A forum for reverse engineering, OS internals and malware analysis 

Forum for discussion about kernel-mode development.
 #33066  by Hippey
 Tue Jul 09, 2019 1:01 pm
Hi!

For research purpose i want exactly this:
1. Read some kernel mode module, for instance, driver.sys from disk to kernel memory, verify it's digital signature that it is allowed to be loaded in kernel
2. If digital signature of driver.sys on disk is valid i need to check that driver.sys image in memory ( system process ) is not modified and its code completely = code of driver.sys file

As i know so far:
For 1) i can use ci.dll.CiCheckSignedFile exported function for that
2 ) As i understand i can use CiValidateImageHeader and CiValidateImageData functions inside ci.dll, but these function use g_CiOptions, which can be corrupted.

Maybe it is a bad idea to use ci.dll? Can somebody advice me example of reading embedded signature inside PE file and verifying it using some crypto library like OpenSSL or mbedtls that is suitable for kernel mode too?

Thanks
 #33067  by Vrtule
 Tue Jul 09, 2019 8:28 pm
As for 1), the only documented way I know of is to perform the signature verification/validation by an usermode service (WinVerifyTrust).

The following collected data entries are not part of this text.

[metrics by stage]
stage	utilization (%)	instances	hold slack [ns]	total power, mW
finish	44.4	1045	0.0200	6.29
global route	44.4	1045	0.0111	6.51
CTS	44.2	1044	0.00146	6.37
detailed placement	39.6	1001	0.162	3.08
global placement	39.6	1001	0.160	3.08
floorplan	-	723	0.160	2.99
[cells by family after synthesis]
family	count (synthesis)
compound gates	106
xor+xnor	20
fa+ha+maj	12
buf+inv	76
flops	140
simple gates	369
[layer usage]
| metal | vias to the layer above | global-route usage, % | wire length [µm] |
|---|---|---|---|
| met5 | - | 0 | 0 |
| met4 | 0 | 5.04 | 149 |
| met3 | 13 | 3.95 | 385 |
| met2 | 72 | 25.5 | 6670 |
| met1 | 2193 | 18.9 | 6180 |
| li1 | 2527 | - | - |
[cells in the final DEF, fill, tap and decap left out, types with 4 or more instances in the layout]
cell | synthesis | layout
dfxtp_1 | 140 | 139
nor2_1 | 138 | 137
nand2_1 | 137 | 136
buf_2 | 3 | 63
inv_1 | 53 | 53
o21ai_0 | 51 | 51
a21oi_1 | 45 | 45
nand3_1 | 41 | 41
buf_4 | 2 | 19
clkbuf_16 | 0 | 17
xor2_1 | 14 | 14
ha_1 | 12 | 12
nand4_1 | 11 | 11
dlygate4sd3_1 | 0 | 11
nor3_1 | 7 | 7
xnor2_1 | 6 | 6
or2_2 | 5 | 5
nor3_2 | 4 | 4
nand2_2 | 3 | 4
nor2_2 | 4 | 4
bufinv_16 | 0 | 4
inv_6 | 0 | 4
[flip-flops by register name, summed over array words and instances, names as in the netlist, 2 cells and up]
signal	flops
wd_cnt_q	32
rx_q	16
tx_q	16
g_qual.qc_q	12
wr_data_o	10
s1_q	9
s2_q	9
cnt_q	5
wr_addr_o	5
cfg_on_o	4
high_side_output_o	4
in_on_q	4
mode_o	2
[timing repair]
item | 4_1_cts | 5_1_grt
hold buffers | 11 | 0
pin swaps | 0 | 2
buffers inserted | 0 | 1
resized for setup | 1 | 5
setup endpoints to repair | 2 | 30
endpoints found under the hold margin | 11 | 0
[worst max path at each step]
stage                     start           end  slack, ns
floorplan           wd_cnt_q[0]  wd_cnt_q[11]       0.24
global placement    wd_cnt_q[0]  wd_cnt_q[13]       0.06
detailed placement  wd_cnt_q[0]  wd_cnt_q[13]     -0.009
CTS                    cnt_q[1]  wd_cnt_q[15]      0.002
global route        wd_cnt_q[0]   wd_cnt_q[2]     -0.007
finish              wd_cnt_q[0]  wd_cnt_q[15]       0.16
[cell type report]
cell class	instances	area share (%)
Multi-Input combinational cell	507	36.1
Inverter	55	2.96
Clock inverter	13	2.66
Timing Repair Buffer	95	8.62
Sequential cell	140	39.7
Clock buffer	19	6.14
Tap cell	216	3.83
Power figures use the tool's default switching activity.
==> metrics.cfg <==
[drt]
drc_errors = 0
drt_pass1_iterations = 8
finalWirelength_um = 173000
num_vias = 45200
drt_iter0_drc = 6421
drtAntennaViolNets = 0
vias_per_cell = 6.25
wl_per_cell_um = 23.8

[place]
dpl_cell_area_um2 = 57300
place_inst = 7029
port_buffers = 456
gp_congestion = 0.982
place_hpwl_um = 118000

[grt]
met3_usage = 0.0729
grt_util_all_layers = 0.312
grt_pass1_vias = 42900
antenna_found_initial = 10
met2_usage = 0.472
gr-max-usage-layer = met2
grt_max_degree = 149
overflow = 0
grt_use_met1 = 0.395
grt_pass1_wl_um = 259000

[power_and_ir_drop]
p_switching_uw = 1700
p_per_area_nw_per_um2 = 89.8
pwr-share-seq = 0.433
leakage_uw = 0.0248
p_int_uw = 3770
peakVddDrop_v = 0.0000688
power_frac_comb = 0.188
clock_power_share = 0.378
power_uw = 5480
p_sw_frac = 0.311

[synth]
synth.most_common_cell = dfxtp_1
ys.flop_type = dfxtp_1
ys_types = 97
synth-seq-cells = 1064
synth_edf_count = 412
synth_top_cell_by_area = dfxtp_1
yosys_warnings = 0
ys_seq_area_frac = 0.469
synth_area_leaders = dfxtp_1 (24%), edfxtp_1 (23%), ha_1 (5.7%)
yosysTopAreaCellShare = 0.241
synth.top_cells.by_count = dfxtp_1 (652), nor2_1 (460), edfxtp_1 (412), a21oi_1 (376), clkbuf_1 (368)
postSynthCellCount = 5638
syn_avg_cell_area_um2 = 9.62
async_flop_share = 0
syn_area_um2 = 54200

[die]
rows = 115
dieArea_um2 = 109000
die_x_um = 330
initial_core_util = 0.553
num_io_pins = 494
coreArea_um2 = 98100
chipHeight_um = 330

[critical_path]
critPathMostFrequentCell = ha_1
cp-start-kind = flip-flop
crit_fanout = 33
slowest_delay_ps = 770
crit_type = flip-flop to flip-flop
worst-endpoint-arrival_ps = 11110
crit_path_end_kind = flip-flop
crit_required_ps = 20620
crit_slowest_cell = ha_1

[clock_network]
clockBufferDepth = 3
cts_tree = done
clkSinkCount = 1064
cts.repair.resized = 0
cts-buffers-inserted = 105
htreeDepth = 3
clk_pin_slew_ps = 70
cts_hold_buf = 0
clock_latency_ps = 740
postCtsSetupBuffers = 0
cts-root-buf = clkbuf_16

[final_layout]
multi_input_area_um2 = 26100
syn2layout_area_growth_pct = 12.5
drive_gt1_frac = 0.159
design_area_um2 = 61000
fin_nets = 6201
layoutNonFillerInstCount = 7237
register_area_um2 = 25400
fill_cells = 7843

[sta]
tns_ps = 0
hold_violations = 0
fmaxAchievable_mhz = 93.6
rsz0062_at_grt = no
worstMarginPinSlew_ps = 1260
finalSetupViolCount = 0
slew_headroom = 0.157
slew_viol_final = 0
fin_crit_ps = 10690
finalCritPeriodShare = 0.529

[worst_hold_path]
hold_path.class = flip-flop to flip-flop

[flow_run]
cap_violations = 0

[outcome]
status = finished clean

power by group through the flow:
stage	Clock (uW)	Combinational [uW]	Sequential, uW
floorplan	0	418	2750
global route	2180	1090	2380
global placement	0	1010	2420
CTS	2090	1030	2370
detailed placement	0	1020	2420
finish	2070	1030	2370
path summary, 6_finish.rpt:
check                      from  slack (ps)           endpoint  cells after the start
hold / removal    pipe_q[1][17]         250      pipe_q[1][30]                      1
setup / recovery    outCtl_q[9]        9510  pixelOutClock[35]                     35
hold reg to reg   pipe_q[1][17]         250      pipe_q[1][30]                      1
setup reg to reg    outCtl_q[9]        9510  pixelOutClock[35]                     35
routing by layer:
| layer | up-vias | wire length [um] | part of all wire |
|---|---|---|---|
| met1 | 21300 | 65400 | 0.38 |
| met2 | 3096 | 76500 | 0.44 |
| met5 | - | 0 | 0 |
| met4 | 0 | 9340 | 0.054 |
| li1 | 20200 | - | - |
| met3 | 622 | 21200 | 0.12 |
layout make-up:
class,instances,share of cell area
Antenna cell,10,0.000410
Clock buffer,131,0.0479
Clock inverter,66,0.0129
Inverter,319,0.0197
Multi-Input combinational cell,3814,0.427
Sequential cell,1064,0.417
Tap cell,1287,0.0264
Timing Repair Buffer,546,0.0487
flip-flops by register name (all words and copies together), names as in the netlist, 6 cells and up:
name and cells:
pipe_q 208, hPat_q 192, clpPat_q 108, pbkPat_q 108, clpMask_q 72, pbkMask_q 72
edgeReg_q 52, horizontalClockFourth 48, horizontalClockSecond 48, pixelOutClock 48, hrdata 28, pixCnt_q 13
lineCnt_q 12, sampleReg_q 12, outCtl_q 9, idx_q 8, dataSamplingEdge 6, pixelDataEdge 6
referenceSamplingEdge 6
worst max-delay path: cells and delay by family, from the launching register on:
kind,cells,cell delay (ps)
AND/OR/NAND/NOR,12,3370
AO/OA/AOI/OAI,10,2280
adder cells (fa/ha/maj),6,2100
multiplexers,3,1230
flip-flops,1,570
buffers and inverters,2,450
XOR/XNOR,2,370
`src/msadc_pkg.sv`:
```
// Shared constants, types and helpers for the monitor ADC serial control block
package msadc_pkg;

    // Result and configuration word geometry
    localparam int RES_W = 10;
    localparam int CFG_W = 3;
    localparam int CFG_SEL_HI = 2;
    localparam int CFG_SEL_LO = 1;
    localparam int CFG_ORDER = 0;
    localparam logic [1:0] CFG_LAST_CNT = 2'h2;

    // Synchroniser lanes
    localparam int SYNC_W = 3;
    localparam int LANE_CS = 0;
    localparam int LANE_SCLK = 1;
    localparam int LANE_DIN = 2;

    // Output sequence indexes: null, MSB-first run, LSB-first run, zero fill
    localparam logic [4:0] SEQ_NULL = 5'h00;
    localparam logic [4:0] SEQ_MSB_FIRST = 5'h01;
    localparam logic [4:0] SEQ_LSB_FIRST = 5'h0B;
    localparam logic [4:0] SEQ_FILL = 5'h15;

    // Measurement modes
    typedef enum logic [1:0] {
        MODE_TEMP = 2'h0,
        MODE_SUPPLY = 2'h1,
        MODE_DIFF_FULL = 2'h2,
        MODE_DIFF_HALF = 2'h3
    } msadc_mode_t;

    // Transfer states
    typedef enum logic [2:0] {
        ST_IDLE = 3'h0,
        ST_HUNT = 3'h1,
        ST_CFG = 3'h2,
        ST_TURN = 3'h3,
        ST_SEND = 3'h4
    } msadc_state_t;

    typedef struct packed {
        logic [SYNC_W-1:0] s1;
        logic [SYNC_W-1:0] s2;
        logic [SYNC_W-1:0] s3;
    } msadc_sync_t;

    typedef struct packed {
        logic [4:0] idx;
        logic [RES_W-1:0] word;
    } msadc_shift_t;

    typedef struct packed {
        msadc_state_t state;
        logic [1:0] cfg_cnt;
        logic [CFG_W-1:0] cfg;
        logic dout;
        logic dout_oe;
        logic conv_start;
        msadc_mode_t mode;
        logic order;
        logic active;
        logic frame_done;
        logic aborted;
        logic temp_discard;
        logic mode_seen;
    } msadc_ctrl_t;

    // Values after reset; chip select lanes start deselected
    localparam msadc_sync_t SYNC_RST = '{s1: 3'h1, s2: 3'h1, s3: 3'h1};
    localparam msadc_shift_t SHIFT_RST = '{idx: 5'h00, word: 10'h000};
    localparam msadc_ctrl_t CTRL_RST = msadc_ctrl_t'('0);

    // Edge detectors on synchronised levels
    function automatic logic msadc_rise(input logic prev, input logic cur);
        return ~prev & cur;
    endfunction

    function automatic logic msadc_fall(input logic prev, input logic cur);
        return prev & ~cur;
    endfunction

endpackage

```
`src/msadc_pin_if.sv`:
```
// Synchronised pin levels and edge pulses passed to the controller
`timescale 1ns/1ps
interface msadc_pin_if;
    logic cs_n;
    logic din;
    logic cs_fall;
    logic cs_rise;
    logic sclk_rise;
    logic sclk_fall;

    modport src(output cs_n, din, cs_fall, cs_rise, sclk_rise, sclk_fall);
    modport dst(input cs_n, din, cs_fall, cs_rise, sclk_rise, sclk_fall);
endinterface

```
`src/msadc_pin_sync.sv`:
```
// Two-stage pin synchroniser with edge detection
`timescale 1ns/1ps
module msadc_pin_sync import msadc_pkg::*; (
    // Clock and reset
    input wire logic i_clk,
    input wire logic i_arst_n,
    // Raw pins
    input wire logic i_cs_n,
    input wire logic i_sclk,
    input wire logic i_din,
    // Synchronised view
    msadc_pin_if.src pins
);

    msadc_sync_t q;
    msadc_sync_t d;

    // Stage shift; only s2 and s3 feed logic
    always_comb begin
        d = q;
        d.s1 = {i_din, i_sclk, i_cs_n};
        d.s2 = q.s1;
        d.s3 = q.s2;
    end

    always_ff @(posedge i_clk or negedge i_arst_n) begin
        if (!i_arst_n) begin
            q <= SYNC_RST;
        end else begin
            q <= d;
        end
    end

    // Levels and edges, all aligned to stage two
    assign pins.cs_n = q.s2[LANE_CS];
    assign pins.din = q.s2[LANE_DIN];
    assign pins.cs_fall = msadc_fall(q.s3[LANE_CS], q.s2[LANE_CS]);
    assign pins.cs_rise = msadc_rise(q.s3[LANE_CS], q.s2[LANE_CS]);
    assign pins.sclk_rise = msadc_rise(q.s3[LANE_SCLK], q.s2[LANE_SCLK]);
    assign pins.sclk_fall = msadc_fall(q.s3[LANE_SCLK], q.s2[LANE_SCLK]);

endmodule

```
`src/msadc_shifter.sv`:
```
// Result serialiser: null bit, MSB-first run, optional LSB-first run, zero fill
`timescale 1ns/1ps
module msadc_shifter import msadc_pkg::*; (
    // Clock and reset
    input wire logic i_clk,
    input wire logic i_arst_n,
    // Control
    input wire logic i_load,
    input wire logic i_step,
    input wire logic i_lsb_tail,
    // Result in
    input wire logic [RES_W-1:0] i_data,
    // Serial bit and status
    output logic o_bit,
    output logic o_done
);

    msadc_shift_t q;
    msadc_shift_t d;

    // Sequence advance and bit selection
    always_comb begin
        logic [4:0] pos;
        pos = 5'h00;
        d = q;
        o_bit = 1'b0;
        if (q.idx >= SEQ_MSB_FIRST && q.idx < SEQ_LSB_FIRST) begin
            pos = 5'(RES_W) - q.idx;
            o_bit = q.word[pos[3:0]];
        end else if (q.idx >= SEQ_LSB_FIRST && q.idx < SEQ_FILL && i_lsb_tail) begin
            pos = q.idx - SEQ_LSB_FIRST;
            o_bit = q.word[pos[3:0]];
        end
        o_done = (q.idx == SEQ_FILL) || (q.idx >= SEQ_LSB_FIRST && !i_lsb_tail);
        if (i_load) begin
            d.idx = SEQ_NULL;
        end else if (i_step) begin
            if (q.idx == SEQ_NULL) begin
                d.word = i_data;
            end
            if (q.idx != SEQ_FILL) begin
                d.idx = q.idx + 5'h01;
            end
        end
    end

    always_ff @(posedge i_clk or negedge i_arst_n) begin
        if (!i_arst_n) begin
            q <= SHIFT_RST;
        end else begin
            q <= d;
        end
    end

    // Zero fill once the MSB-only run is over
    chk_fill_zero: assert property (@(posedge i_clk) disable iff (!i_arst_n)
        (!i_lsb_tail && q.idx >= SEQ_LSB_FIRST) |-> !o_bit)
        else $error("fill bit not zero in MSB-only order");

    // One step moves exactly one bit
    chk_one_step: assert property (@(posedge i_clk) disable iff (!i_arst_n)
        (i_step && !i_load && q.idx != SEQ_FILL) |=> q.idx == $past(q.idx) + 5'h01)
        else $error("serialiser index did not advance by one");

endmodule

```
`src/msadc_serial_ctrl.sv`:
```
// Serial control and transfer logic of the monitor ADC
`timescale 1ns/1ps
module msadc_serial_ctrl import msadc_pkg::*; (
    // Clock and reset
    input wire logic i_clk,
    input wire logic i_arst_n,
    // Serial pins
    input wire logic i_cs_n,
    input wire logic i_sclk,
    input wire logic i_din,
    output logic o_dout,
    output logic o_dout_oe,
    // Converter side
    input wire logic [RES_W-1:0] i_conv_result,
    output logic o_conv_start,
    output logic [1:0] o_mode,
    output logic o_bit_order_select,
    // Status
    output logic o_active,
    output logic o_frame_done,
    output logic o_aborted,
    output logic o_temp_discard
);

    msadc_pin_if pins();

    msadc_ctrl_t q;
    msadc_ctrl_t d;
    logic shift_load;
    logic shift_step;
    logic shift_bit;
    logic shift_done;

    // Pin synchroniser
    msadc_pin_sync u_sync (
        .i_clk(i_clk),
        .i_arst_n(i_arst_n),
        .i_cs_n(i_cs_n),
        .i_sclk(i_sclk),
        .i_din(i_din),
        .pins(pins)
    );

    // Result serialiser
    msadc_shifter u_shift (
        .i_clk(i_clk),
        .i_arst_n(i_arst_n),
        .i_load(shift_load),
        .i_step(shift_step),
        .i_lsb_tail(~q.order),
        .i_data(i_conv_result),
        .o_bit(shift_bit),
        .o_done(shift_done)
    );

    // Transfer sequencing
    always_comb begin
        d = q;
        d.conv_start = 1'b0;
        d.frame_done = 1'b0;
        d.aborted = 1'b0;
        shift_load = 1'b0;
        shift_step = 1'b0;
        if (pins.cs_n) begin
            // Deselected: release the line and report how the frame ended
            d.state = ST_IDLE;
            d.dout_oe = 1'b0;
            d.dout = 1'b0;
            d.active = 1'b0;
            if (q.state == ST_SEND && shift_done) begin
                d.frame_done = 1'b1;
            end else if (q.state != ST_IDLE) begin
                d.aborted = 1'b1;
            end
        end else begin
            case (q.state)
                ST_IDLE: begin
                    if (pins.cs_fall) begin
                        d.state = ST_HUNT;
                        d.active = 1'b1;
                        d.dout_oe = 1'b0; // Line stays released while receiving
                        d.cfg_cnt = 2'h0;
                        d.cfg = '0;
                        shift_load = 1'b1;
                    end
                end
                ST_HUNT: begin
                    // Leading zeros are skipped
                    if (pins.sclk_rise && pins.din) begin
                        d.state = ST_CFG;
                        d.cfg_cnt = 2'h0;
                    end
                end
                ST_CFG: begin
                    if (pins.sclk_rise) begin
                        d.cfg = {q.cfg[CFG_W-2:0], pins.din};
                        d.cfg_cnt = q.cfg_cnt + 2'h1;
                        if (q.cfg_cnt == CFG_LAST_CNT) begin
                            // Word complete: latch mode and order, start conversion
                            d.state = ST_TURN;
                            d.mode = msadc_mode_t'(q.cfg[CFG_SEL_HI-1:CFG_SEL_LO-1]);
                            d.order = pins.din;
                            d.conv_start = 1'b1;
                            d.temp_discard = (q.cfg[CFG_SEL_HI-1:CFG_SEL_LO-1] == MODE_TEMP)
                                && (!q.mode_seen || q.mode != MODE_TEMP);
                            d.mode_seen = 1'b1;
                        end
                    end
                end
                ST_TURN: begin
                    // Input no longer shifted; output enabled with the null bit
                    if (pins.sclk_fall) begin
                        d.state = ST_SEND;
                        d.dout_oe = 1'b1;
                        d.dout = shift_bit;
                        shift_step = 1'b1;
                    end
                end
                ST_SEND: begin
                    // Data line changes only on falling edges; input ignored
                    if (pins.sclk_fall) begin
                        d.dout = shift_bit;
                        shift_step = 1'b1;
                    end
                end
                default: begin
                    d.state = ST_IDLE;
                    d.dout_oe = 1'b0;
                end
            endcase
        end
    end

    always_ff @(posedge i_clk or negedge i_arst_n) begin
        if (!i_arst_n) begin
            q <= CTRL_RST;
        end else begin
            q <= d;
        end
    end

    // Registered outputs
    assign o_dout = q.dout;
    assign o_dout_oe = q.dout_oe;
    assign o_conv_start = q.conv_start;
    assign o_mode = q.mode;
    assign o_bit_order_select = q.order;
    assign o_active = q.active;
    assign o_frame_done = q.frame_done;
    assign o_aborted = q.aborted;
    assign o_temp_discard = q.temp_discard;

    // Deselect releases the line one cycle later
    chk_idle_hiz: assert property (@(posedge i_clk) disable iff (!i_arst_n)
        pins.cs_n |=> (!o_dout_oe && !o_active))
        else $error("output driven while deselected");

    // Receiving phases never drive
    chk_rx_no_drive: assert property (@(posedge i_clk) disable iff (!i_arst_n)
        (q.state == ST_HUNT || q.state == ST_CFG || q.state == ST_TURN) |-> !o_dout_oe)
        else $error("output driven while receiving");

    // Select fall starts a search
    chk_start_on_fall: assert property (@(posedge i_clk) disable iff (!i_arst_n)
        (q.state == ST_IDLE && pins.cs_fall) |=> (q.state == ST_HUNT && o_active))
        else $error("chip select fall did not start a transfer");

    // Only a sampled one leaves the search
    chk_start_bit: assert property (@(posedge i_clk) disable iff (!i_arst_n)
        (q.state == ST_HUNT && !pins.cs_n && pins.sclk_rise)
        |=> ((q.state == ST_CFG) == $past(pins.din)))
        else $error("start bit detection wrong");

    // Conversion starts three rises after the start bit
    chk_cfg_three: assert property (@(posedge i_clk) disable iff (!i_arst_n)
        $rose(o_conv_start) |-> ($past(q.state) == ST_CFG && $past(q.cfg_cnt) == CFG_LAST_CNT
            && q.state == ST_TURN))
        else $error("conversion start not after third config bit");

    // Mode and order stay frozen once the word is in
    chk_cfg_frozen: assert property (@(posedge i_clk) disable iff (!i_arst_n)
        (q.state == ST_SEND && !pins.cs_n) |=> ($stable(o_mode) && $stable(o_bit_order_select)))
        else $error("configuration changed after word complete");

    // First falling edge after the word enables the line with a null bit
    chk_null_bit: assert property (@(posedge i_clk) disable iff (!i_arst_n)
        (q.state == ST_TURN && !pins.cs_n && pins.sclk_fall) |=> (o_dout_oe && !o_dout))
        else $error("null bit missing at output enable");

    // Enable rises only on a falling shift edge
    chk_oe_on_fall: assert property (@(posedge i_clk) disable iff (!i_arst_n)
        $rose(o_dout_oe) |-> ($past(pins.sclk_fall) && $past(q.state) == ST_TURN))
        else $error("output enabled away from a falling edge");

    // Driven data changes only after a falling edge
    chk_dout_on_fall: assert property (@(posedge i_clk) disable iff (!i_arst_n)
        (o_dout_oe && $past(o_dout_oe) && $changed(o_dout)) |-> $past(pins.sclk_fall))
        else $error("data changed away from a falling edge");

    // Raising select ends the transfer within a cycle
    chk_cs_rise_idle: assert property (@(posedge i_clk) disable iff (!i_arst_n)
        pins.cs_rise |=> (q.state == ST_IDLE) [*2])
        else $error("chip select rise did not return to idle");

    // Mode field follows the two select bits
    chk_mode_map: assert property (@(posedge i_clk) disable iff (!i_arst_n)
        $rose(o_conv_start) |-> (o_mode == $past(q.cfg[1:0])
            && o_bit_order_select == $past(pins.din)))
        else $error("mode or order not taken from config word");

    // Conversion start lasts one cycle
    chk_conv_pulse: assert property (@(posedge i_clk) disable iff (!i_arst_n)
        o_conv_start |=> !o_conv_start)
        else $error("conversion start longer than one cycle");

    // Normal end pulse lasts one cycle
    chk_done_pulse: assert property (@(posedge i_clk) disable iff (!i_arst_n)
        o_frame_done |=> !o_frame_done)
        else $error("frame done longer than one cycle");

    // Abort pulse lasts one cycle
    chk_abort_pulse: assert property (@(posedge i_clk) disable iff (!i_arst_n)
        o_aborted |=> !o_aborted)
        else $error("abort longer than one cycle");

    // Either end report finds the interface idle
    chk_end_idle: assert property (@(posedge i_clk) disable iff (!i_arst_n)
        (o_frame_done || o_aborted) |-> (q.state == ST_IDLE && !o_active && !o_dout_oe))
        else $error("frame end reported while interface busy");

    // Busy flag only follows a low select
    chk_active_sel: assert property (@(posedge i_clk) disable iff (!i_arst_n)
        o_active |-> !$past(pins.cs_n))
        else $error("active while chip select high");

    // Idle holds until a select fall
    chk_idle_quiet: assert property (@(posedge i_clk) disable iff (!i_arst_n)
        (q.state == ST_IDLE && !pins.cs_fall) |=> q.state == ST_IDLE)
        else $error("left idle without a chip select fall");

    // New frame clears the configuration shift
    chk_hunt_clear: assert property (@(posedge i_clk) disable iff (!i_arst_n)
        (q.state == ST_IDLE && pins.cs_fall) |=> (q.cfg == '0 && q.cfg_cnt == 2'h0))
        else $error("configuration not cleared at frame start");

    // Result goes out only after the full word
    chk_word_first: assert property (@(posedge i_clk) disable iff (!i_arst_n)
        $rose(o_dout_oe) |-> q.cfg_cnt == CFG_LAST_CNT + 2'h1)
        else $error("output enabled before the word was complete");

    // Released line carries a low level
    chk_released_low: assert property (@(posedge i_clk) disable iff (!i_arst_n)
        !o_dout_oe |-> !o_dout)
        else $error("data high while line released");

    // Driving phase keeps the line enabled
    chk_send_drives: assert property (@(posedge i_clk) disable iff (!i_arst_n)
        (q.state == ST_SEND) |-> o_dout_oe)
        else $error("line not driven while sending");

    // Enable holds while select stays low
    chk_oe_holds: assert property (@(posedge i_clk) disable iff (!i_arst_n)
        (o_dout_oe && !pins.cs_n) |=> o_dout_oe)
        else $error("output enable dropped inside a frame");

    // Configuration frozen after the word
    chk_cfg_ignored: assert property (@(posedge i_clk) disable iff (!i_arst_n)
        ((q.state == ST_TURN || q.state == ST_SEND) && !pins.cs_n) |=> $stable(q.cfg))
        else $error("input shifted after word complete");

    // Serialiser only steps on a falling edge
    chk_step_on_fall: assert property (@(posedge i_clk) disable iff (!i_arst_n)
        shift_step |-> (pins.sclk_fall && !pins.cs_n))
        else $error("serialiser stepped away from a falling edge");

    // Discard flag only marks temperature results
    chk_discard_mode: assert property (@(posedge i_clk) disable iff (!i_arst_n)
        o_temp_discard |-> (o_mode == MODE_TEMP))
        else $error("discard flag set outside temperature mode");

endmodule

```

I am not sure how much the ci.dll solution is compatible accross various Windows versions.
2 ) As i understand i can use CiValidateImageHeader and CiValidateImageData functions inside ci.dll, but these function use g_CiOptions, which can be corrupted.
And what if the ci.dll itself is corrupted (its code/data modified)? AFAIK the DLL and also the g_CiOptions variable are protected by KPP. Also, if you expect to run together with a kernel malware, the malware may always trick you (in theory).
 #33068  by Hippey
 Wed Jul 10, 2019 1:05 am
Vrtule wrote:As for 1), the only documented way I know of is to perform the signature verification/validation by an usermode service (WinVerifyTrust).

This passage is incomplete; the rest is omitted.